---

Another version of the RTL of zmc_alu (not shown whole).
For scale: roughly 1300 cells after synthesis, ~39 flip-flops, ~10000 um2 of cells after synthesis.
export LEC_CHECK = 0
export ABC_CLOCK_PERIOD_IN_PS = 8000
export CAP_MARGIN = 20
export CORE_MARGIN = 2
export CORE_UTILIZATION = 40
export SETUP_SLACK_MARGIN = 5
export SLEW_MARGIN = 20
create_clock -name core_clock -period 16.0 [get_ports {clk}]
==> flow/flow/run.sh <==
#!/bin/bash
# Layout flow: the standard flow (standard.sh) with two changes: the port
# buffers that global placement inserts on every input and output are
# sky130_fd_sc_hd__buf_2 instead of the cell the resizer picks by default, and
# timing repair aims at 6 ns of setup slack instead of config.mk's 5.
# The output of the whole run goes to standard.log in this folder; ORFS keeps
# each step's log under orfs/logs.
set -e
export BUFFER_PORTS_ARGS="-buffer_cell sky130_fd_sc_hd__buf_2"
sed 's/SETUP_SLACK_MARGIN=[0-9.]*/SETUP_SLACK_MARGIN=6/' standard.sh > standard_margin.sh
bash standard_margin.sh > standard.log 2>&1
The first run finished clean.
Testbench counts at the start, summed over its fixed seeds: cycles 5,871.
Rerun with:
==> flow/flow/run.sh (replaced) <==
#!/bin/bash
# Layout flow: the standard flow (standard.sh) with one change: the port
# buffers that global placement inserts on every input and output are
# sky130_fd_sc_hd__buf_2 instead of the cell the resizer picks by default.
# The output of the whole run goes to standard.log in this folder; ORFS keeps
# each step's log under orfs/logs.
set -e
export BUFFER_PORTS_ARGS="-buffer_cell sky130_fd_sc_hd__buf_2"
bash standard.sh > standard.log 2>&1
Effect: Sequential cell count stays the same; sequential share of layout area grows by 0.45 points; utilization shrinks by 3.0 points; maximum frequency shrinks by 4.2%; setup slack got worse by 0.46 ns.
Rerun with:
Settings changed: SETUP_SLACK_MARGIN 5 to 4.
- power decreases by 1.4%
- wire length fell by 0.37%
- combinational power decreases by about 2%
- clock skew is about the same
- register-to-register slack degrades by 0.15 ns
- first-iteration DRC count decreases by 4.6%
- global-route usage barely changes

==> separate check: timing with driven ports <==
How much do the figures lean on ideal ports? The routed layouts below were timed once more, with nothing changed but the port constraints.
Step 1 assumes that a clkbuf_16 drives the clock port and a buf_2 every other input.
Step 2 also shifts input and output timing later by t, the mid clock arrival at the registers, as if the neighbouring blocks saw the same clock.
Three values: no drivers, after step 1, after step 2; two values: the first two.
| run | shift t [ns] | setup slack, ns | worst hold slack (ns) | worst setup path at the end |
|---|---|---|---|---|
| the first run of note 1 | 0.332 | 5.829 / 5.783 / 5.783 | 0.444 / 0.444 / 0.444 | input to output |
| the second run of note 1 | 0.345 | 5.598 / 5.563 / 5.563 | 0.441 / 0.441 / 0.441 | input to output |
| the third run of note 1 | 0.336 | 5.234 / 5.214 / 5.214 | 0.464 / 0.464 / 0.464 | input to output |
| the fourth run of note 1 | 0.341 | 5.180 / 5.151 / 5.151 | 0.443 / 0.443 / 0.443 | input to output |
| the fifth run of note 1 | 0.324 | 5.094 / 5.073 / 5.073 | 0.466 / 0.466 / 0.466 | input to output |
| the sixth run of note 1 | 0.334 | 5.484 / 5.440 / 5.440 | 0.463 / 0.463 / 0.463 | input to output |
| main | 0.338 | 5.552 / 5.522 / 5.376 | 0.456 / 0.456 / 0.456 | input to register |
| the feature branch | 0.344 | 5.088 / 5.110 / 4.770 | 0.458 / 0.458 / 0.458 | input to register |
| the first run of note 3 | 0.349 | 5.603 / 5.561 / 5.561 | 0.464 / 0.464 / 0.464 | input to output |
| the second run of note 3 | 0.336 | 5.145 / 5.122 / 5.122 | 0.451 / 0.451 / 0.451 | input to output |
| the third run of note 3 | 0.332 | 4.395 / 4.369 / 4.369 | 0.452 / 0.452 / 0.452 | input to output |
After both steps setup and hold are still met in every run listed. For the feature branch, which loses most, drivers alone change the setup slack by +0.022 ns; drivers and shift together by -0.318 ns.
==============================
● Task details:
What lines above hold the word "timing"? List them all.

● Answer box:
# timing repair aims at 6 ns of setup slack instead of config.mk's 5.
==> separate check: timing with driven ports <==
Step 2 also shifts input and output timing later by t, the mid clock arrival at the registers, as if the neighbouring blocks saw the same clock.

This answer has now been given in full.